*** Opening of ENTRIES PROVIDED ***

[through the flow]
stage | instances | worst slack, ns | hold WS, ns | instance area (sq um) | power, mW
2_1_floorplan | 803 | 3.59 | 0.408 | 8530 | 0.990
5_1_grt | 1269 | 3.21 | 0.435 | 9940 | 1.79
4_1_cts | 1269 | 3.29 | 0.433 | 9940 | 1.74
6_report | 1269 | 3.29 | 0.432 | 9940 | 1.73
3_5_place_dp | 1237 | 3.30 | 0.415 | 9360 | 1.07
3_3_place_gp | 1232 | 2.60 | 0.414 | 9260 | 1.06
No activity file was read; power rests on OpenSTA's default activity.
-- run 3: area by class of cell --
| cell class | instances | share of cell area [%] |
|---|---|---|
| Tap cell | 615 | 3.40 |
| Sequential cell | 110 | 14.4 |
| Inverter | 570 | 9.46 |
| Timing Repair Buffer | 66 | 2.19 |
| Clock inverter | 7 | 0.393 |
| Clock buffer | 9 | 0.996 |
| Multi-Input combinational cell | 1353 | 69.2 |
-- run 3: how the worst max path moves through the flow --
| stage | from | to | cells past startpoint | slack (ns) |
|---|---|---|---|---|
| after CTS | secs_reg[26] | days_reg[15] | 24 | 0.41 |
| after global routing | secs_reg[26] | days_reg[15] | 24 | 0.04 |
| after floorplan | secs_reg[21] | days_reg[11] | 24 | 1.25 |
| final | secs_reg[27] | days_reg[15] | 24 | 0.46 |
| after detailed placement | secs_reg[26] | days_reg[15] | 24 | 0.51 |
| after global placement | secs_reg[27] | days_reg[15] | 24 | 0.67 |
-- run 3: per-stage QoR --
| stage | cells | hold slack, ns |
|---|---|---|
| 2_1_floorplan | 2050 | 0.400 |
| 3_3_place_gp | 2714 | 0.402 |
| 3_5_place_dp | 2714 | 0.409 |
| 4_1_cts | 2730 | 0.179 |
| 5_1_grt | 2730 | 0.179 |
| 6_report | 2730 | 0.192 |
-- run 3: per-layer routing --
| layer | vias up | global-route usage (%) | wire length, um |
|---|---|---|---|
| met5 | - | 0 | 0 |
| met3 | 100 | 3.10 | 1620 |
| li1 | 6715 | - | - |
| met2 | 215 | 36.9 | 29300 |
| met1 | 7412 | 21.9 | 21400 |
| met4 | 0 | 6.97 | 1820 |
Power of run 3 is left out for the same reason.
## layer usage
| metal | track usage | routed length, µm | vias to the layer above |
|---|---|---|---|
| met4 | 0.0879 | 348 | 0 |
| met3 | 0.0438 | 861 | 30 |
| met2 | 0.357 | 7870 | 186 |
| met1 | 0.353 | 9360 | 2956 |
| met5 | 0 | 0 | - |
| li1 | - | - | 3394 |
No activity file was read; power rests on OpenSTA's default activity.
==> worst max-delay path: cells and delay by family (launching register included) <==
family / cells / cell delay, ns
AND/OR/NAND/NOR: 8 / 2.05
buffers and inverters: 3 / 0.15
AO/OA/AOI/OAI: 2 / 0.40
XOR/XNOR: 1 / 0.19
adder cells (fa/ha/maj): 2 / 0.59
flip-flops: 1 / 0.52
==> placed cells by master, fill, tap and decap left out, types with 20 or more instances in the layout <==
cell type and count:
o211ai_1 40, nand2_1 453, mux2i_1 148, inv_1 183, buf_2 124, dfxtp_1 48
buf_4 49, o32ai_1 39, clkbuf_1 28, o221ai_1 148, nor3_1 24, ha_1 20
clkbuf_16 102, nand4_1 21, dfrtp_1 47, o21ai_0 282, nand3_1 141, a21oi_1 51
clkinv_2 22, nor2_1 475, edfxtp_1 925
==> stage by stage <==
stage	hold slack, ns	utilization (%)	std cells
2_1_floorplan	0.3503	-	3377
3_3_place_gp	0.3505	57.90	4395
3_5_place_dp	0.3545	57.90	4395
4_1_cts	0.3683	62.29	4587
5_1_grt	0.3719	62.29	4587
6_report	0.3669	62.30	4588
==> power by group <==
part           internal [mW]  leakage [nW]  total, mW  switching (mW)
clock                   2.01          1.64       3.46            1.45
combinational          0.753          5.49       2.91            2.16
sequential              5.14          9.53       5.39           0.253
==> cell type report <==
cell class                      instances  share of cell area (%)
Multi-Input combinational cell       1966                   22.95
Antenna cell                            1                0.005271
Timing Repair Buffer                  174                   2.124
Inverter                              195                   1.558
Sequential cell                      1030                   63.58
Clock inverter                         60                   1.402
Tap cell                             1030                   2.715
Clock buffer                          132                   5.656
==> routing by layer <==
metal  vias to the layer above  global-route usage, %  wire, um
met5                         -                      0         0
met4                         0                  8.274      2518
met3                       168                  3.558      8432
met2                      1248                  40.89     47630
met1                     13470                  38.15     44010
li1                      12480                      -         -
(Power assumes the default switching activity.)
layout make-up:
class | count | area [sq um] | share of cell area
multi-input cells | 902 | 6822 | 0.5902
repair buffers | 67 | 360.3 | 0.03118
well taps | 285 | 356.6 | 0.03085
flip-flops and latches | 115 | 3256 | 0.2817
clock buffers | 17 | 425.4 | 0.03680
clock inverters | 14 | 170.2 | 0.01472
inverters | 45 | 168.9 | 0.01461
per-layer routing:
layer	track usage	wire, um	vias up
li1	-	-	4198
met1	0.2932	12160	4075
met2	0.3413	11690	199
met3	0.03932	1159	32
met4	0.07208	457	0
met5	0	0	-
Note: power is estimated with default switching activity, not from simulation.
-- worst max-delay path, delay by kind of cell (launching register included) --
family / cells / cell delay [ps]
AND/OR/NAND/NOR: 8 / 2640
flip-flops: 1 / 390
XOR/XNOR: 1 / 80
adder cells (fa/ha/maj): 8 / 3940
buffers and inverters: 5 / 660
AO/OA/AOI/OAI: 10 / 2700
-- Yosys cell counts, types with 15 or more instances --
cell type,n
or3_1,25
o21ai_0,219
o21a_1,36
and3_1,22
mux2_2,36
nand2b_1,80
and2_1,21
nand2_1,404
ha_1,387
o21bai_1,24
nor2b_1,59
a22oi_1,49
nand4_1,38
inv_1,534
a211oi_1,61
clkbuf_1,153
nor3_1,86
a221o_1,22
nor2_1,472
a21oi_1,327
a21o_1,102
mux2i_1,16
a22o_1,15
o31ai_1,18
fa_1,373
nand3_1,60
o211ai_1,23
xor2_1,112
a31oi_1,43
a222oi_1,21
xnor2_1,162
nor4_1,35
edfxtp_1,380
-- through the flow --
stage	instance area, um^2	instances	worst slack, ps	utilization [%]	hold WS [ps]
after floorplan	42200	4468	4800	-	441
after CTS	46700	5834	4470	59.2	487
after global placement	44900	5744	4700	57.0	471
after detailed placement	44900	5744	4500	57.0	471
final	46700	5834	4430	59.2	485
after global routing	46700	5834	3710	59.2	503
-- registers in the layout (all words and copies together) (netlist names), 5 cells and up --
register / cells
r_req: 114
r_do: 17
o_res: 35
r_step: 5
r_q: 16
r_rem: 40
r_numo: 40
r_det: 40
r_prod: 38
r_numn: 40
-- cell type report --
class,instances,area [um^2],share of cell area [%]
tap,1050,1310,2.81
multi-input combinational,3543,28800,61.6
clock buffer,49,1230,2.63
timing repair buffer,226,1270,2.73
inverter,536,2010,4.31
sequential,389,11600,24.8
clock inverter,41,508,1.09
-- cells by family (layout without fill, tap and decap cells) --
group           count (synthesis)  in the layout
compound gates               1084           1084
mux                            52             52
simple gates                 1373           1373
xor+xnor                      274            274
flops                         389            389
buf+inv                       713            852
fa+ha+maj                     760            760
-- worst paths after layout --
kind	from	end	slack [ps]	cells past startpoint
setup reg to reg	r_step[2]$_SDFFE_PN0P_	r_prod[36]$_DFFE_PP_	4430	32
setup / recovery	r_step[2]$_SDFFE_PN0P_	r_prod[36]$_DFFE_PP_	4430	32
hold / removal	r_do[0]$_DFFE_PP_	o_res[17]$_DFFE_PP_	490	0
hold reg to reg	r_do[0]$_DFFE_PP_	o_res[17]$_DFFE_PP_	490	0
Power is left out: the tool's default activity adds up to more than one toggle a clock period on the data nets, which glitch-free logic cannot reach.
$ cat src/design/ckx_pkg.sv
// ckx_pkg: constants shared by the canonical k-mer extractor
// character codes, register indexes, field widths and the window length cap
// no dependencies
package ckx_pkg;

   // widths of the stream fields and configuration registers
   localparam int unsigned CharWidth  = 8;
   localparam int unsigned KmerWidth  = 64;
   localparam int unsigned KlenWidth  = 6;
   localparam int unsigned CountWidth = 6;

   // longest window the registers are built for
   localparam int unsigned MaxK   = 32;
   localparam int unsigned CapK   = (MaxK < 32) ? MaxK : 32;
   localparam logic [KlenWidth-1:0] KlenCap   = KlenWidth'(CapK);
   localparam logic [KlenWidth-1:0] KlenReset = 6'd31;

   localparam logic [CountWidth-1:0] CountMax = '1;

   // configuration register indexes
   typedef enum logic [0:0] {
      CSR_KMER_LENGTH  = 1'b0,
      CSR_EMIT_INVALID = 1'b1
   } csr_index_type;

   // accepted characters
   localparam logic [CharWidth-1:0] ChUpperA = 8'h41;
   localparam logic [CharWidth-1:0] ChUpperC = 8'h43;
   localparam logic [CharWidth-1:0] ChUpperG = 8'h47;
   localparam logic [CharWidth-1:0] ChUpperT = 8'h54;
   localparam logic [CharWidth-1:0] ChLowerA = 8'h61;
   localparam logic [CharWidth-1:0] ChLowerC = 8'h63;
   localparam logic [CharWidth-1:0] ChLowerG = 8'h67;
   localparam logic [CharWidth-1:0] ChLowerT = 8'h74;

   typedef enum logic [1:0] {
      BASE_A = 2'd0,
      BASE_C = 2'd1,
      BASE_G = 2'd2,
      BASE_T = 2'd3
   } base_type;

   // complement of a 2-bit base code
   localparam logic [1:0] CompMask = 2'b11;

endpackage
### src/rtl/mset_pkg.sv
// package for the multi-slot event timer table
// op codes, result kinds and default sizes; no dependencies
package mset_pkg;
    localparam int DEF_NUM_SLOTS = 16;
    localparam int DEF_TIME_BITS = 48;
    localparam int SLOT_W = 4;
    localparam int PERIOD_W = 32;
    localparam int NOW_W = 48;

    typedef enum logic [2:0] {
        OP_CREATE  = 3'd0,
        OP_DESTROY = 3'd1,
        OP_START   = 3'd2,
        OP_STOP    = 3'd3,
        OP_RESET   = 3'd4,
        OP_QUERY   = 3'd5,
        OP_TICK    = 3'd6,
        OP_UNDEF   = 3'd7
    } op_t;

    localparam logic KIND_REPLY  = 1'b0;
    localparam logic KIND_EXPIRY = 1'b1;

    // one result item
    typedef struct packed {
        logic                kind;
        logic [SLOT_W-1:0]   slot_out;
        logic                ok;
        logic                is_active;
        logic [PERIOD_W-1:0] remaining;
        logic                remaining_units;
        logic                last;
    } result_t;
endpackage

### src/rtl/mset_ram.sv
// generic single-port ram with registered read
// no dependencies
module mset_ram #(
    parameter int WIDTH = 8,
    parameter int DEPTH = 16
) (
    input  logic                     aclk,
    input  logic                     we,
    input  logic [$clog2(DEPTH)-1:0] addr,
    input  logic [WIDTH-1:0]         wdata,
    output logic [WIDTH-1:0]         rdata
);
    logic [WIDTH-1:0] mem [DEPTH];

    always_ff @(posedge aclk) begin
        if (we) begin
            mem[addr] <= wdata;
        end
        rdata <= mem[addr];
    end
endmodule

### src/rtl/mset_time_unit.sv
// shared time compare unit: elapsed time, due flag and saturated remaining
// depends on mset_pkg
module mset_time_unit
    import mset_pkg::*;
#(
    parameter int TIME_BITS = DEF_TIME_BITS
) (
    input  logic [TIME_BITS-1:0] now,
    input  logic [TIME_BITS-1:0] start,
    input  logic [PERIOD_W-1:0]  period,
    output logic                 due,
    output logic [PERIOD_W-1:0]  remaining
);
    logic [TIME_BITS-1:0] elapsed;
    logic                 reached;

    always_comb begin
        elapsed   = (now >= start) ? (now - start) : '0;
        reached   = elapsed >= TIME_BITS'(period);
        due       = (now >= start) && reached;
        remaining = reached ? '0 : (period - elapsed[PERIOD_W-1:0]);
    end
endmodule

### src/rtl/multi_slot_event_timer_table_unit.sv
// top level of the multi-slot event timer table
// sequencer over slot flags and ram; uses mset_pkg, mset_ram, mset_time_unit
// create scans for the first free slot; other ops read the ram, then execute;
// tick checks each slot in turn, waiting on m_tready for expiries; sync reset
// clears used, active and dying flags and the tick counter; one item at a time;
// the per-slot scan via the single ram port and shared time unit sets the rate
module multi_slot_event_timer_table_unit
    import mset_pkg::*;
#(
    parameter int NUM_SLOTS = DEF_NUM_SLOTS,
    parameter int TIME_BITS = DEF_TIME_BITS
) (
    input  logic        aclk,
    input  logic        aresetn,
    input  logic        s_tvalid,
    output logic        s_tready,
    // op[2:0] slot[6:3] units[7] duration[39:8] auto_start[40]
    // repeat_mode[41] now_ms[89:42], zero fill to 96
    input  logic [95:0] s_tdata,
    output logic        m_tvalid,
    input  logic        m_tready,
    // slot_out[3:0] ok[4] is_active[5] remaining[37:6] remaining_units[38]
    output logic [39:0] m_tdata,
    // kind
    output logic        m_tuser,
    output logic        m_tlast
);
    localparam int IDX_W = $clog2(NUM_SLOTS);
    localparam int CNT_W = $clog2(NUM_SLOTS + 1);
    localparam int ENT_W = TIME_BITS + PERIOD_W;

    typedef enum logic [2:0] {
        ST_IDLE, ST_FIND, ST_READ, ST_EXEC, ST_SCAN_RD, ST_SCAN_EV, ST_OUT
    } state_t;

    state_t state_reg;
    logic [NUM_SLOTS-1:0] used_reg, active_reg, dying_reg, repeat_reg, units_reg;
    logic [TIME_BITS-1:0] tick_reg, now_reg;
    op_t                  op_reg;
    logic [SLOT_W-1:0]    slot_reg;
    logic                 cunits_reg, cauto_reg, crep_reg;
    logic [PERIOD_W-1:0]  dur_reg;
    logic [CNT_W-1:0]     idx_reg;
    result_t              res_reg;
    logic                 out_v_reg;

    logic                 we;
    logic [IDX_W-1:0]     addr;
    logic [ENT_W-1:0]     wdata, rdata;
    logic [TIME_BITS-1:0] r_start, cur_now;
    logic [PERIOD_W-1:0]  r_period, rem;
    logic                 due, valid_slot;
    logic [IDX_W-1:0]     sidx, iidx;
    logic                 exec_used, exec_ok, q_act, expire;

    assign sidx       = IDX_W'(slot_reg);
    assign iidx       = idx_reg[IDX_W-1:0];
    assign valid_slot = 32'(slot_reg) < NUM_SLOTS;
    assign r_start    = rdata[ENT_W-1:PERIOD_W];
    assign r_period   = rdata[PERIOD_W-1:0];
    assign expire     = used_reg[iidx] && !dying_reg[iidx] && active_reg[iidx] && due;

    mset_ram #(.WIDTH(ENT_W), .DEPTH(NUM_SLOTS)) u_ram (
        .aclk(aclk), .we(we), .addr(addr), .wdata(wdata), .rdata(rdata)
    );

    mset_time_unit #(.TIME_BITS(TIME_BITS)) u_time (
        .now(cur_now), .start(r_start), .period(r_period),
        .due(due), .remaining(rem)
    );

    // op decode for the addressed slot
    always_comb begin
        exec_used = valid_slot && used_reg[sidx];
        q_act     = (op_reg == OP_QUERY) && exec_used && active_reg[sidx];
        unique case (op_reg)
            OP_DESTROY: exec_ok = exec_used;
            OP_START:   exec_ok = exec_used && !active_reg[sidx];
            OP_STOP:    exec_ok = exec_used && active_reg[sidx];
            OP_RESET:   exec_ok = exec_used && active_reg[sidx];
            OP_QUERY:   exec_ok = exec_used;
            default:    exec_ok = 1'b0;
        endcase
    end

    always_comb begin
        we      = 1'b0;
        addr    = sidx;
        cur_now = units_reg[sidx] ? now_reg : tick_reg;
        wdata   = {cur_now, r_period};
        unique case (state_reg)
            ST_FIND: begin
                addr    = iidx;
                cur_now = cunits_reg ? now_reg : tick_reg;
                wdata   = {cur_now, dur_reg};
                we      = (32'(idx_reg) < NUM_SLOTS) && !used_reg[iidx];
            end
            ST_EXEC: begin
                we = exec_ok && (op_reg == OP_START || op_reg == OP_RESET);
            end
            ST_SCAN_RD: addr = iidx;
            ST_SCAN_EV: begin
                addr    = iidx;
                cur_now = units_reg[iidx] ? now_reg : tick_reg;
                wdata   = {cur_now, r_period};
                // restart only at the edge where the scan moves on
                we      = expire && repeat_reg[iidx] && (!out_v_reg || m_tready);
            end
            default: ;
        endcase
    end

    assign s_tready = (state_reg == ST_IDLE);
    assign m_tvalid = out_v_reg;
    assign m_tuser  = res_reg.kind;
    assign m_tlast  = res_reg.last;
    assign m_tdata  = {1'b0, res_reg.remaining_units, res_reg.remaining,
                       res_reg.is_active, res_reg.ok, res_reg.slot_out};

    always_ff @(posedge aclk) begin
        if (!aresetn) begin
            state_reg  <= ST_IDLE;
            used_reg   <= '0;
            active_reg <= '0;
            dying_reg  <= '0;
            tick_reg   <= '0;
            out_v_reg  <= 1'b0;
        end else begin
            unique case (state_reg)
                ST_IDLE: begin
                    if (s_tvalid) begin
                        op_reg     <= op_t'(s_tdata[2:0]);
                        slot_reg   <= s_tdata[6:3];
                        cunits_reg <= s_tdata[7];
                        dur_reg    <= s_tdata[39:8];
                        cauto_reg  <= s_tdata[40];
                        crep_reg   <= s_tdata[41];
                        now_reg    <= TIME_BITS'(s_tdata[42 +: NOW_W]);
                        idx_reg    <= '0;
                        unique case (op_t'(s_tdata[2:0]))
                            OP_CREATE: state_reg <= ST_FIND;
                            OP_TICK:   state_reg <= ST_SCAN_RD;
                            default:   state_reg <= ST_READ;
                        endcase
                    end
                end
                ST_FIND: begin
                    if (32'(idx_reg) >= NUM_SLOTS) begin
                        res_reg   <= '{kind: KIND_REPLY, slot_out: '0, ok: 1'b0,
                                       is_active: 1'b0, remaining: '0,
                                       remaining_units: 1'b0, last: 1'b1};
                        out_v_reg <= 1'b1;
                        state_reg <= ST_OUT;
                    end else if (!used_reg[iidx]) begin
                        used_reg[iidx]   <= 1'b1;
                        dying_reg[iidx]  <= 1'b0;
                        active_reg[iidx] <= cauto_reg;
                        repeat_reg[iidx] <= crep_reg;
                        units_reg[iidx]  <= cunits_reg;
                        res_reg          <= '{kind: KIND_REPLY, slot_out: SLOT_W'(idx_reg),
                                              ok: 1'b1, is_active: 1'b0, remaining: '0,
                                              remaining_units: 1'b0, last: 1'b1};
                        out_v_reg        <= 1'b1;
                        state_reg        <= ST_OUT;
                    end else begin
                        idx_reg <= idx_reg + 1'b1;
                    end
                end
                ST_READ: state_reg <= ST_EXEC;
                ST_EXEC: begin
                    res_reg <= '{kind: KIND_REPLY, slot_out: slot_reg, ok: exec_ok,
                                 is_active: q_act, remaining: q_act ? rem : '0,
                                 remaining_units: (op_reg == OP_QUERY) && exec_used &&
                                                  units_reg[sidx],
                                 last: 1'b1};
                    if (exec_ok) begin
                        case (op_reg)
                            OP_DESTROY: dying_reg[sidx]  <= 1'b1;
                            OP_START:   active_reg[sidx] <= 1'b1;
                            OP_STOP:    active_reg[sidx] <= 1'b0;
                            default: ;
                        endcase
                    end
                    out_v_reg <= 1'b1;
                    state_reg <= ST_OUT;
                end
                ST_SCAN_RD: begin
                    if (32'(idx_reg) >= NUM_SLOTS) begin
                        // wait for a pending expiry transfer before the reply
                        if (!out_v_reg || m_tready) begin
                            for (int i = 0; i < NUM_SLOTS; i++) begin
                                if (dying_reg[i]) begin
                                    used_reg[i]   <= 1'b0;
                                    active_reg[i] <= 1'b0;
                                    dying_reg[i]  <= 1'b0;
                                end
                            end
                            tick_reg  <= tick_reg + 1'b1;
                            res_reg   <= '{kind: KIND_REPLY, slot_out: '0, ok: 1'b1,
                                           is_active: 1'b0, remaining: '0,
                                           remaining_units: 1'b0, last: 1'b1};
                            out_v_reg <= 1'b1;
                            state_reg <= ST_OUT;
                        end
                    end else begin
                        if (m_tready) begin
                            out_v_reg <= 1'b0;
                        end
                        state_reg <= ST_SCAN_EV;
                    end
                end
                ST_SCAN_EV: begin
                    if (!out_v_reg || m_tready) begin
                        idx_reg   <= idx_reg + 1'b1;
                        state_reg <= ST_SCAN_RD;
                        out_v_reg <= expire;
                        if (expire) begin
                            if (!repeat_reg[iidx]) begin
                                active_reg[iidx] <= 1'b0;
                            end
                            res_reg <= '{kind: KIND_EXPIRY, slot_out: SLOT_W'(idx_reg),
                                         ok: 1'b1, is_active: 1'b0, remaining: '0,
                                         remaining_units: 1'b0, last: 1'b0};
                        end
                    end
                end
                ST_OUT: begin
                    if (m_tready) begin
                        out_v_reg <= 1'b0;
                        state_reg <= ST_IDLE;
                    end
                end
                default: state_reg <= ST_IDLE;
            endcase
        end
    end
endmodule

*** Close of ENTRIES PROVIDED ***

◆ YOUR ASSIGNMENT
Return, word for word, every line from the top of the entries down to the line that holds "0.0879 | 348 | 0 |", both included.

◆ EXPECTED OUTPUT
[through the flow]
stage | instances | worst slack, ns | hold WS, ns | instance area (sq um) | power, mW
2_1_floorplan | 803 | 3.59 | 0.408 | 8530 | 0.990
5_1_grt | 1269 | 3.21 | 0.435 | 9940 | 1.79
4_1_cts | 1269 | 3.29 | 0.433 | 9940 | 1.74
6_report | 1269 | 3.29 | 0.432 | 9940 | 1.73
3_5_place_dp | 1237 | 3.30 | 0.415 | 9360 | 1.07
3_3_place_gp | 1232 | 2.60 | 0.414 | 9260 | 1.06
No activity file was read; power rests on OpenSTA's default activity.
-- run 3: area by class of cell --
| cell class | instances | share of cell area [%] |
|---|---|---|
| Tap cell | 615 | 3.40 |
| Sequential cell | 110 | 14.4 |
| Inverter | 570 | 9.46 |
| Timing Repair Buffer | 66 | 2.19 |
| Clock inverter | 7 | 0.393 |
| Clock buffer | 9 | 0.996 |
| Multi-Input combinational cell | 1353 | 69.2 |
-- run 3: how the worst max path moves through the flow --
| stage | from | to | cells past startpoint | slack (ns) |
|---|---|---|---|---|
| after CTS | secs_reg[26] | days_reg[15] | 24 | 0.41 |
| after global routing | secs_reg[26] | days_reg[15] | 24 | 0.04 |
| after floorplan | secs_reg[21] | days_reg[11] | 24 | 1.25 |
| final | secs_reg[27] | days_reg[15] | 24 | 0.46 |
| after detailed placement | secs_reg[26] | days_reg[15] | 24 | 0.51 |
| after global placement | secs_reg[27] | days_reg[15] | 24 | 0.67 |
-- run 3: per-stage QoR --
| stage | cells | hold slack, ns |
|---|---|---|
| 2_1_floorplan | 2050 | 0.400 |
| 3_3_place_gp | 2714 | 0.402 |
| 3_5_place_dp | 2714 | 0.409 |
| 4_1_cts | 2730 | 0.179 |
| 5_1_grt | 2730 | 0.179 |
| 6_report | 2730 | 0.192 |
-- run 3: per-layer routing --
| layer | vias up | global-route usage (%) | wire length, um |
|---|---|---|---|
| met5 | - | 0 | 0 |
| met3 | 100 | 3.10 | 1620 |
| li1 | 6715 | - | - |
| met2 | 215 | 36.9 | 29300 |
| met1 | 7412 | 21.9 | 21400 |
| met4 | 0 | 6.97 | 1820 |
Power of run 3 is left out for the same reason.
## layer usage
| metal | track usage | routed length, µm | vias to the layer above |
|---|---|---|---|
| met4 | 0.0879 | 348 | 0 |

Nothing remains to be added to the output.